Detailed Description
The technical solutions of the present invention are further described below with reference to specific examples, but the present invention is not limited to these specific embodiments. The test methods used in the examples are all conventional methods unless otherwise specified; the materials, reagents and the like used are commercially available reagents and materials unless otherwise specified.
KP-1 polypeptide was synthesized by Nanjing Kinshire Biotech, Inc.
Example 1 inhibitory effect of KP-1 polypeptides on pulmonary fibrosis in the mouse Bleomycin (BLM) model 1, experimental animals: c57 mouse, male, body weight 20-22g, SPF grade.
Animals were weighed and numbered, 18 healthy mice weighing 20-22g were selected and randomly divided into 3 groups of 6 animals each. Including blank control group, model group and experimental group.
2. Moulding and grouping
Bleomycin (BLM) is a glycopeptide antibiotic used for the treatment of cancer. Mainly through producing chelate with heavy metal including iron, the latter reacts with oxygen to produce superoxide radical and hydroxyl radical, which causes DNA chain breakage, promotes lipid peroxidation and oxidation of other cell molecules, and produces oxidative stress. Bleomycin is clinically accompanied by adverse reactions of pulmonary fibrosis, and an animal model of pulmonary fibrosis generated by bleomycin has pathological characteristics of clinical patients, so bleomycin is considered as a classical modeling method when being applied to research of pulmonary fibrosis in a large amount since 1974.

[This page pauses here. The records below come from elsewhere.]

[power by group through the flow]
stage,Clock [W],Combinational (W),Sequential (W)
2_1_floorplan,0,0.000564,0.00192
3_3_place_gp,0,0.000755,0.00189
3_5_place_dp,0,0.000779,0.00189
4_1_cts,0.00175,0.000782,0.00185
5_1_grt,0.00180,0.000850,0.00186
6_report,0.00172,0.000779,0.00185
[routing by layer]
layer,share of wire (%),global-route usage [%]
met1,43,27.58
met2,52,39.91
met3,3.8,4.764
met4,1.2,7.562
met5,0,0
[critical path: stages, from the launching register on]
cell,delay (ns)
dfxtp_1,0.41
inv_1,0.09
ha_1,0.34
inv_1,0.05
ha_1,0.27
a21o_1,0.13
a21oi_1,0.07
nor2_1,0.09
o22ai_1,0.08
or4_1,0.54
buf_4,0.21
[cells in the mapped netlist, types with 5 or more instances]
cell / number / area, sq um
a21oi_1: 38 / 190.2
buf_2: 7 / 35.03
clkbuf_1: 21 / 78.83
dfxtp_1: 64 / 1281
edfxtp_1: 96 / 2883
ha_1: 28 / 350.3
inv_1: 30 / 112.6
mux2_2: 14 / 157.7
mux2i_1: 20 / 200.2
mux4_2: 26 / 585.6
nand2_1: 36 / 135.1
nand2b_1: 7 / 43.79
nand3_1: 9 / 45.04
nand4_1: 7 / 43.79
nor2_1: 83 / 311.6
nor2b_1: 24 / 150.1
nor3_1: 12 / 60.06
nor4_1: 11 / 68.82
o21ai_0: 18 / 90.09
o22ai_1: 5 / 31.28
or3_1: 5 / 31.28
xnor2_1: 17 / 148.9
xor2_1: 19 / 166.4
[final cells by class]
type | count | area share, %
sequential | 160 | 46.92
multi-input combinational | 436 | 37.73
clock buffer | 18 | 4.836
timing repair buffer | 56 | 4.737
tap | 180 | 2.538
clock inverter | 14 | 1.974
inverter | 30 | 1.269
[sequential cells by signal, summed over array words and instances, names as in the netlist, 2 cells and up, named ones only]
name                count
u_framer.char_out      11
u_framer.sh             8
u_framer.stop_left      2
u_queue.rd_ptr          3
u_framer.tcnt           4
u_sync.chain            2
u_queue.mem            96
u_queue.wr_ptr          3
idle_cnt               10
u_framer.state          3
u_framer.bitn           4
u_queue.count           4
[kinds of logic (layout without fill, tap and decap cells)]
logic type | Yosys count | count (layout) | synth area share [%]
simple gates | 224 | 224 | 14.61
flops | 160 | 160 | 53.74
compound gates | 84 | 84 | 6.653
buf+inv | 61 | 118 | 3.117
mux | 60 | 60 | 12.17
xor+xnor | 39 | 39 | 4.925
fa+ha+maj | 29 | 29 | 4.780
**config.mk**
```make
export PLATFORM = sky130hd
export DESIGN_NAME = dram_mux_ctrl
export DESIGN_NICKNAME = d
export VERILOG_FILES = /design/src/rtl/dram_ctrl_pkg.sv /design/src/rtl/dram_phase_timer.sv /design/src/rtl/dram_refresh_sched.sv /design/src/rtl/dram_mux_ctrl.sv
export SDC_FILE = /design/constraint.sdc
export NUM_CORES = 1
export LEC_CHECK = 0
export BUFFER_PORTS_ARGS = -buffer_cell sky130_fd_sc_hd__buf_2
export CAP_MARGIN = 40
export CORE_MARGIN = 5
export CORE_UTILIZATION = 40
export CTS_BUF_LIST = sky130_fd_sc_hd__clkbuf_4 sky130_fd_sc_hd__clkbuf_8
export DETAILED_ROUTE_END_ITERATION = 8
export MAX_ROUTING_LAYER = met4
export PLACE_DENSITY = 0.64
export SYNTH_ARGS = -nofsm -noshare
export SYNTH_HDL_FRONTEND = slang
export SYNTH_HIERARCHICAL = 1
export SYNTH_SLANG_ARGS = --single-unit
export TNS_END_PERCENT = 50
```
**constraint.sdc**
```tcl
create_clock -name clk -period 1.89 [get_ports clk]
set_input_delay 0.567 -clock clk [delete_from_list [all_inputs] [get_ports clk]]
set_output_delay 0.567 -clock clk [all_outputs]
set_load 0.005 [all_outputs]
```
[src/rtl/dtsel_pkg.sv]
package dtsel_pkg;
    localparam int unsigned CODE_W = 4;

    localparam logic [CODE_W-1:0] SRC_SOFT      = 4'd0;
    localparam logic [CODE_W-1:0] SRC_PIN_FALL  = 4'd1;
    localparam logic [CODE_W-1:0] SRC_PIN_RISE  = 4'd2;
    localparam logic [CODE_W-1:0] SRC_PORT_A    = 4'd3;
    localparam logic [CODE_W-1:0] SRC_PORT_B    = 4'd4;
    localparam logic [CODE_W-1:0] SRC_TMR8_UF   = 4'd5;
    localparam logic [CODE_W-1:0] SRC_T16A_CMPB = 4'd6;
    localparam logic [CODE_W-1:0] SRC_T16A_CMPA = 4'd7;
    localparam logic [CODE_W-1:0] SRC_T16B_CMPB = 4'd8;
    localparam logic [CODE_W-1:0] SRC_T16B_CMPA = 4'd9;
    localparam logic [CODE_W-1:0] SRC_RX_FULL   = 4'd10;
    localparam logic [CODE_W-1:0] SRC_TX_EMPTY  = 4'd11;
    localparam logic [CODE_W-1:0] SRC_ADC_DONE  = 4'd12;
    localparam logic [CODE_W-1:0] SRC_LAST      = SRC_ADC_DONE;

    // one channel's hardware event strobes, all single-cycle and synchronous
    typedef struct packed {
        logic pin_fall;
        logic pin_rise;
        logic port_a;
        logic port_b;
        logic tmr8_uf;
        logic t16a_cmpb;
        logic t16a_cmpa;
        logic t16b_cmpb;
        logic t16b_cmpa;
        logic rx_full;
        logic tx_empty;
        logic adc_done;
    } chan_ev_t;
endpackage
**config.mk**
```make
export PLATFORM = sky130hd
export DESIGN_NAME = eeprom_status_guard
export DESIGN_NICKNAME = d
export VERILOG_FILES = /design/src/rtl/eeprom_sr_pkg.sv /design/src/rtl/sr_prot_decode.sv /design/src/rtl/sr_wel_latch.sv /design/src/rtl/sr_nv_store.sv /design/src/rtl/eeprom_status_guard.sv
export SDC_FILE = /design/constraint.sdc
export NUM_CORES = 1
export LEC_CHECK = 0
export ABC_AREA = 0
export BUFFER_PORTS_ARGS = -buffer_cell sky130_fd_sc_hd__buf_2
export CORE_MARGIN = 2
export CORE_UTILIZATION = 33
export CTS_CLUSTER_DIAMETER = 100
export DETAILED_ROUTE_END_ITERATION = 16
export PLACE_DENSITY = 0.75
export SLEW_MARGIN = 25
export SYNTH_ARGS = -nofsm -noshare
export SYNTH_HDL_FRONTEND = slang
export SYNTH_SLANG_ARGS = --single-unit
```
**constraint.sdc**
```tcl
create_clock -name clk -period 1.4 [get_ports clk]
set_clock_uncertainty 0.2 [all_clocks]
set_input_delay 0.14 -clock clk [delete_from_list [all_inputs] [get_ports clk]]
set_output_delay 0.14 -clock clk [all_outputs]
set_load 0.01 [all_outputs]
```
**src/rtl/eeprom_sr_pkg.sv**
```systemverilog
package eeprom_sr_pkg;
   typedef enum logic [1:0] {
      BP_NONE    = 2'b00,
      BP_QUARTER = 2'b01,
      BP_HALF    = 2'b10,
      BP_ALL     = 2'b11
   } bp_level_e;

   typedef struct packed {
      logic      lock_en;
      bp_level_e level;
   } sr_nv_t;

   localparam int unsigned SR_W     = 8;
   localparam int unsigned POS_LOCK = 7;
   localparam int unsigned POS_BP_H = 3;
   localparam int unsigned POS_BP_L = 2;
   localparam int unsigned POS_WEL  = 1;
   localparam int unsigned POS_BUSY = 0;
endpackage

```
**src/rtl/sr_prot_decode.sv**
```systemverilog
module sr_prot_decode
   import eeprom_sr_pkg::*;
#(
   parameter int unsigned ADDR_W = 11
) (
   input  bp_level_e           level,
   input  logic [ADDR_W-1:0]   addr,
   output logic                prot
);
   localparam int unsigned TOP = ADDR_W - 1;

   logic [1:0] hi;
   logic       unused_low;

   assign hi         = addr[TOP -: 2];
   assign unused_low = ^addr[ADDR_W-3:0];

   always_comb begin
      case (level)
         BP_NONE:    prot = 1'b0;
         BP_QUARTER: prot = &hi;
         BP_HALF:    prot = hi[1];
         default:    prot = 1'b1;
      endcase
   end
endmodule

```
**src/rtl/sr_wel_latch.sv**
```systemverilog
module sr_wel_latch (
   input  logic clk,
   input  logic rst_n,
   input  logic busy,
   input  logic done,
   input  logic set_req,
   input  logic clr_req,
   output logic wel
);
   always_ff @(posedge clk or negedge rst_n) begin
      if (!rst_n) begin
         wel <= 1'b0;
      end else if (done) begin
         wel <= 1'b0;
      end else if (!busy && clr_req) begin
         wel <= 1'b0;
      end else if (!busy && set_req) begin
         wel <= 1'b1;
      end
   end
endmodule

```
**src/rtl/sr_nv_store.sv**
```systemverilog
module sr_nv_store
   import eeprom_sr_pkg::*;
(
   input  logic   clk,
   input  logic   rst_n,
   input  logic   cs_n,
   input  logic   hw_lock,
   input  logic   load_ok,
   input  sr_nv_t wr_nv,
   output sr_nv_t nv_q
);
   logic   cs_prev;
   logic   pend;
   sr_nv_t pend_nv;
   logic   cs_rise;

   assign cs_rise = cs_n && !cs_prev;

   always_ff @(posedge clk or negedge rst_n) begin
      if (!rst_n) begin
         cs_prev <= 1'b1;
         pend    <= 1'b0;
         pend_nv <= '0;
         nv_q    <= '0;
      end else begin
         cs_prev <= cs_n;
         if (hw_lock) begin
            pend <= 1'b0;
         end else if (cs_rise) begin
            pend <= 1'b0;
            if (pend) nv_q <= pend_nv;
         end else if (load_ok) begin
            pend    <= 1'b1;
            pend_nv <= wr_nv;
         end
      end
   end
endmodule

```
**src/rtl/eeprom_status_guard.sv**
```systemverilog
module eeprom_status_guard
   import eeprom_sr_pkg::*;
#(
   parameter int unsigned ADDR_W        = 11,
   parameter bit          BUSY_ALL_ONES = 1'b1
) (
   input  logic              clk,
   input  logic              rst_n,
   input  logic              cs_n,
   input  logic              wp_level,
   input  logic              busy,
   input  logic              done,
   input  logic              wen_set,
   input  logic              wen_clr,
   input  logic              sr_load,
   input  logic [SR_W-1:0]   sr_wr_data,
   input  logic [ADDR_W-1:0] cand_addr,
   output logic [SR_W-1:0]   status_byte,
   output logic              addr_protected,
   output logic              sr_write_ok
);
   if (ADDR_W < 3) begin : g_bad_width
      $error("eeprom_status_guard: ADDR_W must be at least 3");
   end

   logic   wel_q;
   logic   wpen_q;
   logic   hw_lock;
   logic   load_ok;
   sr_nv_t wr_nv;
   sr_nv_t nv_q;
   logic   unused_data;

   assign wr_nv.lock_en = sr_wr_data[POS_LOCK];
   assign wr_nv.level   = bp_level_e'(sr_wr_data[POS_BP_H:POS_BP_L]);
   assign unused_data   = ^{sr_wr_data[6:4], sr_wr_data[POS_WEL], sr_wr_data[POS_BUSY]};

   assign wpen_q      = nv_q.lock_en;
   assign hw_lock     = wpen_q && !wp_level;
   assign sr_write_ok = wel_q && !busy && !hw_lock;
   assign load_ok     = sr_load && !cs_n && sr_write_ok;

   sr_wel_latch i_wel (
      .clk     (clk),
      .rst_n   (rst_n),
      .busy    (busy),
      .done    (done),
      .set_req (wen_set),
      .clr_req (wen_clr),
      .wel     (wel_q)
   );

   sr_nv_store i_store (
      .clk     (clk),
      .rst_n   (rst_n),
      .cs_n    (cs_n),
      .hw_lock (hw_lock),
      .load_ok (load_ok),
      .wr_nv   (wr_nv),
      .nv_q    (nv_q)
   );

   sr_prot_decode #(.ADDR_W(ADDR_W)) i_dec (
      .level (nv_q.level),
      .addr  (cand_addr),
      .prot  (addr_protected)
   );

   logic [SR_W-1:0] idle_byte;
   assign idle_byte = {wpen_q, 3'b000, nv_q.level, wel_q, 1'b0};

   if (BUSY_ALL_ONES) begin : g_busy_ones
      assign status_byte = busy ? {SR_W{1'b1}} : idle_byte;
   end else begin : g_busy_bit
      assign status_byte = {idle_byte[SR_W-1:1], busy};
   end
endmodule

```
==> run_results.csv <==
group,metric,value,unit
layout,instances_no_fill,92,
critical_path,critPathArrivalTime,1470,ps
critical_path,reg2reg_launch_point,"i_store.nv_q[2]$_DFFE_PN0P_",
layout,area_occupied_by_multi_input_gates,231,um2
yosys,synth_seq_cells,9,
placement,io_buffer_count,23,
critical_path,crit_required,1340,ps
yosys,synth.top_cell.area_share,0.417,
yosys,synth_area_per_cell,12.6,um2
power_and_ir_drop,p_int,0.555,mW
clock_tree,clock_tree.htree_level_count,1,
drt,wl_per_cell,11.7,um
floorplan,fp.dieW,42.2,um
clock_tree,cts-root-to-sink-buffers,2,
critical_path,setup.worst_path.end_class,"flip-flop",
drt,route.final.wire_length,1080,um
drt,vias_per_cell,4.59,
layout,final_core_util,0.593,
timing,post_layout_worst_setup_margin,-132,ps
yosys,synth.yosys.seq_area_share,0.471,
critical_path,setup.worst_path.start,"i_store.nv_q[2]$_DFFE_PN0P_",
yosys,synthesized_area,480,um2
status,violations,"setup timing",
power_and_ir_drop,power_frac_comb,0.298,
floorplan,die_area,1780,um2
power_and_ir_drop,p_leak,0.414,nW
global_routing,grt-ovfl-total,0,
critical_path,worstSetupPathType,"reg2reg",
placement,gpl.final_weighted_congestion,0.676,
floorplan,core-area,1330,um2
floorplan,start_util,0.360,
layout,layout.filler_cells,113,
floorplan,floorplan.die.height,42.2,um
clock_tree,clock_tree_from_tritoncts,"yes",
global_routing,antenna_found_initial,0,
yosys,synthDominantAreaCellType,"dfrtp_1",
placement,dp.cells,78,
timing,fin_tns_setup,-794,ps
layout,layout_common_cells,"19 x buf_2, 8 x dlygate4sd3_1, 8 x dfrtp_1, 8 x buf_4",
yosys,yosysWarningCount,0,
placement,dpl.hpwl,701,um
yosys,synth_cell_type_count,20,
floorplan,rows,13,
global_routing,grt_pass1_wl,1750,um
critical_path,r2r_cells,4,
timing,max_slew_margin,0.854,
hold_path,hold_class,"in2reg",
layout,register_area,226,um2
drt,via_count,422,
job,max_cap_violations,0,
drt,detail_route_antenna_nets,0,
layout,fraction_of_final_layout_cells_sized_beyond_drive_strength_1,0.636,
layout,diodes,0,
drt,detailedRoute.firstPassIterationCount,3,
drt,drt_iter0_drc,6,
floorplan,io-pin-count,38,
layout,most_common_cell_after_layout_fill_and_taps_aside,"buf_2",
yosys,syn_inst,38,
status,run_status,"finished, violations left",
critical_path,worst_setup_path_start_kind,"flip-flop",
clock_tree,worst_skew_pair.late_latency,260,ps
clock_tree,clockRootBuffer,"clkbuf_4",
global_routing,grt_pass1_vias,449,
power_and_ir_drop,sw_frac_of_total,0.243,
power_and_ir_drop,share_of_power_burned_in_registers,0.437,
global_routing,track_usage,0.137,
power_and_ir_drop,power.net_switching,0.179,mW
hold_path,hp-start,"cs_n",
timing,finalWorstPathRequiredPeriod,1530,ps
yosys,yosys-top-cells-area,"dfrtp_1 42%, mux2_4 9.4%, buf_4 6.3%, dfstp_2 5.5%, or2_2 5.2%",
timing,fin_max_slew_vios,0,
power_and_ir_drop,cell_area_power_density,928,nW/um2
clock_tree,numCtsBuffers,3,
timing,timing.fmax,0.653,GHz
timing,timing_hold_violations_final,0,
timing,final_critical_path_share_of_the_clock_period,1.09,
timing,tightestPinTransition,218,ps
timing,grt_setup_unrepaired,"yes",
clock_tree,tritoncts_num_sinks,9,
timing,setup_viol_count_final,8,
power_and_ir_drop,vdd.ir_drop.worst,458,uV
power_and_ir_drop,power.clock.fraction,0.264,
critical_path,crit_fanout,4,
hold_path,worst_hold_path.num_cells,4,
clock_tree,clock_slew_at_reported_path_ffs,60,ps
drt,drc,0,
layout,signed_area_change_from_the_synthesized_netlist_to_the_final_layout,64.6,%
layout,fin_nets,106,
yosys,mappedNetlistNets,66,
global_routing,maximum_number_of_pins_on_one_net_before_global_route_repair,11,
File: src/rtl/kev_pkg.sv
package kev_pkg;

    localparam int KEV_DEPTH  = 16;
    localparam int KEV_CODE_W = 7;
    localparam int KEV_IDX_W  = 8;

    typedef struct packed {
        logic                  pressed;
        logic [KEV_CODE_W-1:0] code;
    } kev_event_t;

    localparam int KEV_EVT_W = $bits(kev_event_t);

    typedef enum logic [1:0] {
        PUSH_NONE  = 2'd0,
        PUSH_STORE = 2'd1,
        PUSH_FULL  = 2'd2,
        PUSH_MUTED = 2'd3
    } push_fate_e;

    // Muting has priority over the full check: a muted event never raises a new error.
    function automatic push_fate_e classify_push(input logic req, input logic muted,
                                                 input logic full);
        if (!req)
            return PUSH_NONE;
        else if (muted)
            return PUSH_MUTED;
        else if (full)
            return PUSH_FULL;
        else
            return PUSH_STORE;
    endfunction

    function automatic kev_event_t make_event(input logic [KEV_CODE_W-1:0] code,
                                              input logic pressed);
        kev_event_t e;
        e.pressed = pressed;
        e.code    = code;
        return e;
    endfunction

endpackage

File: src/rtl/kev_ptr_ctrl.sv
module kev_ptr_ctrl
    import kev_pkg::*;
#(
    parameter  int DEPTH = KEV_DEPTH,
    localparam int PTR_W = $clog2(DEPTH),
    localparam int LEN_W = PTR_W + 1
) (
    input  logic             clk,
    input  logic             rst,
    input  logic             flush,
    input  logic             pop_req,
    input  logic             push_req,
    input  logic             muted,
    output logic [PTR_W-1:0] start_q,
    output logic [LEN_W-1:0] len_q,
    output logic             wr_en,
    output logic [PTR_W-1:0] wr_slot,
    output logic             key_irq,
    output logic             ovf_drop
);

    localparam logic [LEN_W-1:0] FULL_LEN = LEN_W'(DEPTH);
    localparam logic [LEN_W-1:0] LEN_ONE  = LEN_W'(1);
    localparam logic [PTR_W-1:0] PTR_ONE  = PTR_W'(1);

    logic [PTR_W-1:0] s_flushed, s_popped;
    logic [LEN_W-1:0] l_flushed, l_popped, l_next;
    logic             pop_ok;
    push_fate_e       fate;

    // Order within a cycle: flush, then consuming read, then push.
    always_comb begin
        s_flushed = flush ? '0 : start_q;
        l_flushed = flush ? '0 : len_q;
        pop_ok    = pop_req && (l_flushed > LEN_ONE);
        s_popped  = pop_ok ? s_flushed + PTR_ONE : s_flushed;
        l_popped  = pop_ok ? l_flushed - LEN_ONE : l_flushed;
        fate      = classify_push(push_req, muted, l_popped == FULL_LEN);
        wr_en     = (fate == PUSH_STORE);
        wr_slot   = s_popped + l_popped[PTR_W-1:0];
        l_next    = wr_en ? l_popped + LEN_ONE : l_popped;
        key_irq   = wr_en;
        ovf_drop  = (fate == PUSH_FULL);
    end

    always_ff @(posedge clk) begin
        if (rst) begin
            start_q <= '0;
            len_q   <= '0;
        end else begin
            start_q <= s_popped;
            len_q   <= l_next;
        end
    end

    p_len_bound_r2: assert property (@(posedge clk) disable iff (rst)
        len_q <= FULL_LEN);

    p_push_grows_r2: assert property (@(posedge clk) disable iff (rst)
        (key_irq && !pop_req && !flush) |=> (len_q == $past(len_q) + LEN_ONE));

    p_irq_excl_r3: assert property (@(posedge clk) disable iff (rst)
        !(key_irq && ovf_drop));

    p_no_overflow_r4: assert property (@(posedge clk) disable iff (rst)
        ovf_drop |=> (len_q == FULL_LEN));

    p_muted_quiet_r5: assert property (@(posedge clk) disable iff (rst)
        (push_req && muted) |-> (!key_irq && !ovf_drop));

    p_short_pop_r6: assert property (@(posedge clk) disable iff (rst)
        (pop_req && !push_req && !flush && len_q <= LEN_ONE)
            |=> ($stable(len_q) && $stable(start_q)));

    p_idle_hold_r7: assert property (@(posedge clk) disable iff (rst)
        (!pop_req && !push_req && !flush) |=> ($stable(len_q) && $stable(start_q)));

    p_flush_clear_r8: assert property (@(posedge clk) disable iff (rst)
        (flush && !push_req) |=> (len_q == '0 && start_q == '0));

    p_pop_then_push_r9: assert property (@(posedge clk) disable iff (rst)
        (pop_req && push_req && !muted && !flush && len_q == FULL_LEN) |-> key_irq);

endmodule

File: src/rtl/kev_store.sv
module kev_store
    import kev_pkg::*;
#(
    parameter  int DEPTH = KEV_DEPTH,
    localparam int PTR_W = $clog2(DEPTH)
) (
    input  logic                   clk,
    input  logic                   rst,
    input  logic                   wr_en,
    input  logic [PTR_W-1:0]       wr_slot,
    input  kev_event_t             wr_data,
    output kev_event_t [DEPTH-1:0] slots
);

    for (genvar g = 0; g < DEPTH; g++) begin : g_slot
        always_ff @(posedge clk) begin
            if (rst)
                slots[g] <= '0;
            else if (wr_en && (wr_slot == PTR_W'(g)))
                slots[g] <= wr_data;
        end
    end

    p_write_lands_r2: assert property (@(posedge clk) disable iff (rst)
        wr_en |=> (slots[$past(wr_slot)] == $past(wr_data)));

endmodule

File: src/rtl/kev_read_mux.sv
module kev_read_mux
    import kev_pkg::*;
#(
    parameter  int DEPTH = KEV_DEPTH,
    parameter  int IDX_W = KEV_IDX_W,
    localparam int PTR_W = $clog2(DEPTH),
    localparam int LEN_W = PTR_W + 1
) (
    input  kev_event_t [DEPTH-1:0] slots,
    input  logic [PTR_W-1:0]       start_q,
    input  logic [LEN_W-1:0]       len_q,
    input  logic [IDX_W-1:0]       peek_idx,
    output kev_event_t             pop_data,
    output kev_event_t             peek_data
);

    localparam logic [PTR_W-1:0] PTR_ONE = PTR_W'(1);
    localparam logic [LEN_W-1:0] LEN_ONE = LEN_W'(1);

    logic [PTR_W-1:0] pop_slot, peek_slot;
    logic             peek_hit;

    always_comb begin
        pop_slot  = start_q + PTR_ONE;
        peek_slot = start_q + peek_idx[PTR_W-1:0];
        peek_hit  = int'(peek_idx) < int'(len_q);
        pop_data  = (len_q > LEN_ONE) ? slots[pop_slot] : '0;
        peek_data = peek_hit ? slots[peek_slot] : '0;
    end

endmodule

File: src/rtl/kev_fifo.sv
module kev_fifo
    import kev_pkg::*;
#(
    parameter  int DEPTH  = KEV_DEPTH,
    parameter  int IDX_W  = KEV_IDX_W,
    localparam int PTR_W  = $clog2(DEPTH),
    localparam int LEN_W  = PTR_W + 1
) (
    input  logic                  clk,
    input  logic                  rst,
    input  logic                  flush,
    input  logic                  push_valid,
    input  logic [KEV_CODE_W-1:0] push_code,
    input  logic                  push_pressed,
    input  logic                  err_status,
    input  logic                  ovf_err,
    input  logic                  pop_req,
    output logic [KEV_EVT_W-1:0]  pop_data,
    input  logic [IDX_W-1:0]      peek_idx,
    output logic [KEV_EVT_W-1:0]  peek_data,
    output logic [LEN_W-1:0]      fill_len,
    output logic                  key_irq,
    output logic                  ovf_drop
);

    logic [PTR_W-1:0]       start_q, wr_slot;
    logic [LEN_W-1:0]       len_q;
    logic                   wr_en;
    kev_event_t             wr_data;
    kev_event_t [DEPTH-1:0] slots;
    kev_event_t             pop_evt, peek_evt;

    assign wr_data = make_event(push_code, push_pressed);

    kev_ptr_ctrl #(.DEPTH(DEPTH)) i_ptr (
        .clk      (clk),
        .rst      (rst),
        .flush    (flush),
        .pop_req  (pop_req),
        .push_req (push_valid),
        .muted    (err_status && ovf_err),
        .start_q  (start_q),
        .len_q    (len_q),
        .wr_en    (wr_en),
        .wr_slot  (wr_slot),
        .key_irq  (key_irq),
        .ovf_drop (ovf_drop)
    );

    kev_store #(.DEPTH(DEPTH)) i_store (
        .clk     (clk),
        .rst     (rst),
        .wr_en   (wr_en),
        .wr_slot (wr_slot),
        .wr_data (wr_data),
        .slots   (slots)
    );

    kev_read_mux #(.DEPTH(DEPTH), .IDX_W(IDX_W)) i_rd (
        .slots     (slots),
        .start_q   (start_q),
        .len_q     (len_q),
        .peek_idx  (peek_idx),
        .pop_data  (pop_evt),
        .peek_data (peek_evt)
    );

    assign pop_data  = pop_evt;
    assign peek_data = peek_evt;
    assign fill_len  = len_q;

    p_pop_head_r6: assert property (@(posedge clk) disable iff (rst)
        (pop_req && !flush && !push_valid && len_q > LEN_W'(1))
            |=> (peek_idx != '0 || peek_data == $past(pop_data)));

    p_far_peek_r7: assert property (@(posedge clk) disable iff (rst)
        (int'(peek_idx) >= DEPTH) |-> (peek_data == '0));

endmodule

1) Blank control group: after the mouse is anesthetized with 1% pentobarbital sodium at the weight of 5 mL/kg at room temperature, the four limbs of the anesthetized mouse are stretched and fixed on an operating table by using an adhesive tape, and the front teeth of the mouse are also fixed by using rubber bands, so that the skin in front of the neck is sufficiently stretched and the operation is convenient. The hair in the area before the neck of the mouse is cut off, the skin in front of the trachea is fully exposed, and the iodophor disinfects the skin in front of the neck for 3 times of trachea instillation: a longitudinal incision of about 0.5cm in length is made along the anterior median line of the neck, about 0.5cm above the sternum angle, and the anterior muscular layer of the trachea is bluntly separated with ophthalmologic forceps to expose the trachea. 50 μ L of physiological saline was intratracheally instilled in the same manner. After the liquid is dripped into the trachea, the mouse is quickly erected and quickly rotated by taking the body as the central axis, so that the physiological saline is uniformly distributed in the two lungs through centrifugal force. And observing whether blood and liquid seep around the mouse trachea, and if so, removing the exudates completely. The anterior cervical skin was aligned, sutured horizontally, and the skin was again disinfected with iodophor. And (4) observing whether abnormal conditions such as swelling, bleeding and the like exist around the incision, and if abnormal breathing and cyanosis of the mice occur, removing the suture in time and carrying out corresponding treatment. After partial sterilization, the markers were verified and placed in the corresponding cages.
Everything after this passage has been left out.